Recognized as a Mormon classic twenty years after its release, The Backslider features longstanding Christian conflicts played out in a scenic, sparsely populated area of southern Utah. A young ranch-hand, Frank Windham, conceives of God as an implacable enemy of human appetite. He is a dedicated sinner until family tragedy catapults him into an arcane form of penitence preached among frontier Mormons. He is saved by an epiphany that has proved controversial among readers, either interpreting it as an extreme impiety or celebrating it as a moving and entirely plausible rendering of a biblical theme in a Western setting.Frank comes into contact with a host of rural and urban characters. Of central importance is his Lutheran girlfriend, Marianne, whom Frank seduces, begrudgingly marries, and eventually loves. Frank's extended family is just a generation removed from polygamy and still energized by old-time grudges and deprivations. Along the way Frank encounters a closeted secular humanist, a polygamist prophet, a psychiatrist, a Mason, government employees, college professors, lawyers, and entrepreneurs--all drawn with heightened realism reminiscent of Charles Dickens or the grotesque forms of William Faulkner and Flannery O'Connor.
The story engages readers as it alternates almost imperceptibly between Frank's naïve consciousness and the more informed awareness of its narrator. It can be read as a love story, a satiric comedy, or a dark and sobering study of self-mutilation. Shifting from one to another, it builds suspense and elicits
complex emotions, among them a profound sense of compassion. More joyous than cynical, it sympathizes deeply with the plight of all of God's backsliders.
About the Author: About the author"Born in 1933, I was raised in Snowflake, a small Mormon town in northern Arizona. The isolated town gave me an intrigue with Mormon villages wherever I find them. Being on the edge of a vast range-land, the town also gave me an enduring taste for wilderness, as well as the ultimately untenable assumption that the civilized and the wild are compatible.

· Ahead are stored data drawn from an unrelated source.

This is an optimization exercise on Yosys and OpenROAD, whose aim is small area, a short achievable clock period and few clock cycles, not a production implementation. The RTL was checked by simulation tests, not by an equivalence proof against the original design. No activity file was given, so power comes from the tool's default toggle rates.

## flow/run.sh

```bash
#!/bin/bash
# Own layout flow: the standard synthesis unchanged, then the standard
# ORFS steps with timing repair aimed below the 10 ns clock period (the
# design is still laid out and signed off at the design's clock period and
# constraints), gate resizing across cell footprints, a clock tree without
# dummy loads, buf_2 port buffers, and the DO pins that share a register
# placed side by side.
# Each step's output goes to a log file of its own.
set -euo pipefail

# extra make variables for the layout steps
EXTRA="MATCH_CELL_FOOTPRINT=0 SETUP_SLACK_MARGIN=6.55 PRE_IO_PLACEMENT_TCL=$(pwd)/flow/io.tcl"
export BUFFER_PORTS_ARGS="-buffer_cell sky130_fd_sc_hd__buf_2"
export CTS_ARGS="-sink_clustering_enable -repair_clock_nets -sink_clustering_size 40 -sink_clustering_max_diameter 60 -dont_use_dummy_load"

bash standard.sh synth > synth.log 2>&1
sed "s|\"\${@:-finish}\"|$EXTRA \"\${@:-finish}\"|" standard.sh > layout.sh
for step in floorplan place cts route finish; do
  bash layout.sh $step > $step.log 2>&1
done
```

## config.mk

```make
export PLATFORM = sky130hd
export DESIGN_NAME = sa
export DESIGN_NICKNAME = sa
export VERILOG_FILES = /design/flow/design.v
export SDC_FILE = /design/flow/constraint.sdc
export NUM_CORES = 8
export LEC_CHECK = 0
export ABC_AREA = 1
export CAP_MARGIN = 20
export CORE_MARGIN = 2
export CORE_UTILIZATION = 55
export PLACE_DENSITY = 0.68
export SLEW_MARGIN = 20
```

## constraint.sdc

```tcl
create_clock -name core_clock -period 10.0 [get_ports {CLK}]
set_input_delay 2.0000 -clock core_clock [delete_from_list [all_inputs] [get_ports {CLK}]]
set_output_delay 2.0000 -clock core_clock [all_outputs]
set_load 0.01 [all_outputs]
```
From an optimization exercise on the open Yosys and OpenROAD flow, aimed at small area; shortcuts taken in it are not production practice. In this exercise RTL edits were held to simulation tests only and were not proved equivalent to the original. Power and IR drop assume default switching activity.

===== flow/flow/run.sh =====
#!/bin/bash
set -euo pipefail
export CTS_ARGS="-sink_clustering_enable -repair_clock_nets -sink_clustering_size 24 -sink_clustering_max_diameter 40 -buf_list sky130_fd_sc_hd__clkbuf_8 -dont_use_dummy_load"
bash standard.sh > standard.log 2>&1
Source: an optimization exercise on an open RTL-to-GDS flow (aim: small area). Production flows keep margins and buffers that such runs may drop.
Function was checked by simulation only, so behaviour that the tests miss may differ from the original.
No activity file was given, so power comes from the tool's default toggle rates.

**design/flow/design.v**
```verilog
module freq_div(clk, reset, tick_scan, tick_game, tick_upd, tick_timer, free_btn);
input clk, reset;
output tick_scan, tick_game, tick_upd, tick_timer, free_btn;
reg ph;
reg [1:0] s;
reg [7:0] g;
reg [11:0] t;
wire odd = ~ph;
assign tick_scan  = odd & (s == 2'd1);
assign tick_game  = tick_scan & (g == 8'd255);
assign tick_upd   = tick_scan & (g == 8'd89);
assign tick_timer = odd & (t == 12'd4095);
assign free_btn = (g != 8'd89);
always @(posedge clk or negedge reset)
begin
	if (!reset) begin
		ph <= 1'b0;
		s <= 2'd0;
		g <= 8'd172;
		t <= 12'd2845;
	end else begin
		ph <= ~ph;
		if (odd) begin
			s <= (s == 2'd2) ? 2'd0 : s + 2'd1;
			t <= (t == 12'd4095) ? 12'd1595 : t + 12'd1;
		end
		if (tick_scan)
			g <= (g == 8'd255) ? 8'd89 : g + 8'd1;
	end
end
endmodule
module debounce(clk, hold, btn_in, btn_out);
input clk, hold, btn_in;
output reg btn_out;
reg [3:0] shift_reg;
always @(posedge clk)
begin
	shift_reg <= {shift_reg[2:0], btn_in};
	if (!hold)
		btn_out <= (shift_reg == 4'b0000);
end
endmodule
module player_ctrl(clk, en, reset, game_over, btn_l, btn_r, player_x_out);
input clk, en, reset, game_over, btn_l, btn_r;
output reg [2:0] player_x_out;
always @(posedge clk or negedge reset)
begin
	if (!reset)
		player_x_out <= 3'd3;
	else if (en && !game_over && (btn_l ^ btn_r))
		player_x_out <= btn_l ? player_x_out - 3'd1 : player_x_out + 3'd1;
end
endmodule
module coin_generator(clk, en, reset, game_over, coin_caught, hit,
	coin_x_out, coin_y_out, type_out, caught);
input clk, en, reset, game_over, coin_caught, hit;
output reg [2:0] coin_x_out;
output reg [3:0] coin_y_out;
output reg type_out;
output reg caught;
reg [15:0] random_val;
always @(posedge clk or negedge reset)
begin
	if (!reset) begin
		coin_x_out <= 3'd4;
		coin_y_out <= 4'd0;
		type_out <= 1'b0;
		caught <= 1'b0;
		random_val <= 16'h1234;
	end else if (en && !game_over) begin
		random_val <= {random_val[14:0], random_val[15] ^ random_val[13] ^ random_val[12] ^ random_val[10]};
		caught <= hit;
		if (coin_caught || coin_y_out == 4'd15) begin
			coin_y_out <= 4'd0;
			coin_x_out <= random_val[2:0];
			type_out <= random_val[3];
			if (random_val[3] && random_val[2:0] == 3'd7)
				coin_x_out <= 3'd6;
		end else
			coin_y_out <= coin_y_out + 4'd1;
	end
end
endmodule
module score_keeper(clk, en, reset, game_over, hit, two, sc_t, sc_u);
input clk, en, reset, game_over, hit, two;
output reg [3:0] sc_t, sc_u;
wire below99 = !((sc_t == 4'd9 && sc_u == 4'd9) || sc_t == 4'd10);
wire [4:0] sum = sc_u + (two ? 4'd2 : 4'd1);
always @(posedge clk or negedge reset)
begin
	if (!reset) begin
		sc_t <= 4'd0;
		sc_u <= 4'd0;
	end else if (en && !game_over && hit && below99) begin
		if (sum >= 5'd10) begin
			sc_u <= sum - 5'd10;
			sc_t <= sc_t + 4'd1;
		end else
			sc_u <= sum[3:0];
	end
end
endmodule
module game_core(clk, reset, en_score, en_upd, btn_l, btn_r, time_up,
	player_x, coin_x, coin_y, coin_type, sc_t, sc_u);
input clk, reset, en_score, en_upd, btn_l, btn_r, time_up;
output [2:0] player_x, coin_x;
output [3:0] coin_y;
output coin_type;
output [3:0] sc_t, sc_u;
wire caught;
wire hit = (coin_y == 4'd15) &&
	((player_x == coin_x) || (coin_type && (player_x == coin_x + 3'd1)));
player_ctrl Player(.clk(clk), .en(en_upd), .reset(reset), .game_over(time_up),
	.btn_l(btn_l), .btn_r(btn_r), .player_x_out(player_x));
coin_generator Coin(.clk(clk), .en(en_upd), .reset(reset), .game_over(time_up),
	.coin_caught(caught), .hit(hit),
	.coin_x_out(coin_x), .coin_y_out(coin_y), .type_out(coin_type), .caught(caught));
score_keeper Score(.clk(clk), .en(en_score), .reset(reset), .game_over(time_up),
	.hit(hit), .two(coin_type), .sc_t(sc_t), .sc_u(sc_u));
endmodule
module game_timer(clk, en, reset, sec_t, sec_u, time_up);
input clk, en, reset;
output reg [2:0] sec_t;
output reg [3:0] sec_u;
output time_up;
assign time_up = sec_u[3] & sec_u[2];
always @(posedge clk or negedge reset)
begin
	if (!reset) begin
		sec_t <= 3'd6;
		sec_u <= 4'd0;
	end else if (en && !time_up) begin
		if (sec_u == 4'd0) begin
			if (sec_t == 3'd0)
				sec_u <= 4'd15;
			else begin
				sec_u <= 4'd9;
				sec_t <= sec_t - 3'd1;
			end
		end else
			sec_u <= sec_u - 4'd1;
	end
end
endmodule
module matrix_driver(
	input clk,
	input en,
	input reset,
	input [2:0] player_x,
	input [2:0] coin_x,
	input [3:0] coin_y,
	input coin_type,
	output [7:0] row_out,
	output [15:0] col_out
);
reg [2:0] pos;
reg valid;
always @(posedge clk or negedge reset)
begin
	if (!reset) begin
		pos <= 3'd7;
		valid <= 1'b0;
	end else if (en) begin
		pos <= pos + 3'd1;
		valid <= 1'b1;
	end
end
wire near = (pos == player_x + 3'd1) || (pos == player_x - 3'd1);
wire pl = valid && (near || pos == player_x);
wire side = valid && near;
wire cn = valid && ((pos == coin_x) || (coin_type && pos == coin_x + 3'd1));
wire [15:0] coin_bits = cn ? (16'd1 << coin_y) : 16'd0;
assign col_out = coin_bits | {pl, side, 14'd0};
assign row_out = valid ? ~(8'd1 << pos) : 8'hFF;
endmodule
module seg_decoder(in, out);
input [3:0] in;
output reg [6:0] out;
always @(*)
begin
	case (in)
		4'd0: out = 7'b1000000;
		4'd1: out = 7'b1111001;
		4'd2: out = 7'b0100100;
		4'd3: out = 7'b0110000;
		4'd4: out = 7'b0011001;
		4'd5: out = 7'b0010010;
		4'd6: out = 7'b0000010;
		4'd7: out = 7'b1111000;
		4'd8: out = 7'b0000000;
		4'd9: out = 7'b0010000;
		4'd15: out = 7'b1000000;
		default: out = 7'b1111111;
	endcase
end
endmodule
module coin_catcher_game(
	clk,
	reset,
	btn_left, btn_right,
	dot_row, dot_col,
	HEX_0, HEX_1, HEX_2, HEX_3, HEX_4, HEX_5
);
input clk, reset, btn_left, btn_right;
output [7:0] dot_row;
output [15:0] dot_col;
output [6:0] HEX_0, HEX_1, HEX_2, HEX_3, HEX_4, HEX_5;
wire tick_scan, tick_game, tick_upd, tick_timer, free_btn;
freq_div Clocks(
	.clk(clk), .reset(reset),
	.tick_scan(tick_scan), .tick_game(tick_game),
	.tick_upd(tick_upd), .tick_timer(tick_timer), .free_btn(free_btn)
);
wire db_l, db_r;
wire hold_btn = tick_game | ~free_btn;
debounce BtnL(.clk(clk), .hold(hold_btn), .btn_in(btn_left),  .btn_out(db_l));
debounce BtnR(.clk(clk), .hold(hold_btn), .btn_in(btn_right), .btn_out(db_r));
wire over;
wire [2:0] sec_t;
wire [3:0] sec_u;
game_timer Timer(.clk(clk), .en(tick_timer), .reset(reset),
	.sec_t(sec_t), .sec_u(sec_u), .time_up(over));
wire [2:0] player_x, coin_x;
wire [3:0] coin_y;
wire coin_type;
wire [3:0] sc_t, sc_u;
game_core Game(
	.clk(clk), .reset(reset), .en_score(tick_game), .en_upd(tick_upd),
	.btn_l(db_l), .btn_r(db_r), .time_up(over),
	.player_x(player_x), .coin_x(coin_x), .coin_y(coin_y), .coin_type(coin_type),
	.sc_t(sc_t), .sc_u(sc_u)
);
matrix_driver Matrix(
	.clk(clk), .en(tick_scan), .reset(reset),
	.player_x(player_x), .coin_x(coin_x), .coin_y(coin_y), .coin_type(coin_type),
	.row_out(dot_row), .col_out(dot_col)
);
seg_decoder Hex0(.in(sc_u), .out(HEX_0));
seg_decoder Hex1(.in(sc_t), .out(HEX_1));
seg_decoder Hex4(.in(sec_u), .out(HEX_4));
seg_decoder Hex5(.in({1'b0, sec_t}), .out(HEX_5));
assign HEX_2 = 7'b1111111;
assign HEX_3 = 7'b1111111;
endmodule
```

"I was the last of thirteen children in a composite family, my father having had six previous children and my mother two. My father died when I was nine, so my mother, an intensely religious person, was the chief influence of my childhood. I felt guilt and grief over leaving her alone when I went away to college--a regret from which I suffer even now. I interrupted my studies to serve a French-speaking mission in Switzerland and Belgium, then returned to complete a doctorate at the University of Utah in 1965, which is when I joined the faculty of Weber State University.
"In 1958 I married Althea Sand, a non-Mormon. We have a daughter who lives presently in the Puget Sound area with her family. In retirement, we have followed her to the Pacific Northwest and now spend a good deal of time with our grandchildren.
"Although I aspired to write fiction from my earliest college years, I postponed my endeavor until I had turned forty in the 1970s. I then settled into serious writing, producing two collections of short stories, two novels, a biography, and an autobiography. I do not regret my late start. At forty, I had something to say and a better idea of how to say it. I became active on the liberal Mormon circuit, writing essays and delivering speeches aimed at liberalizing my church. Currently I serve as editor of Dialogue: A Journal of Mormon Thought."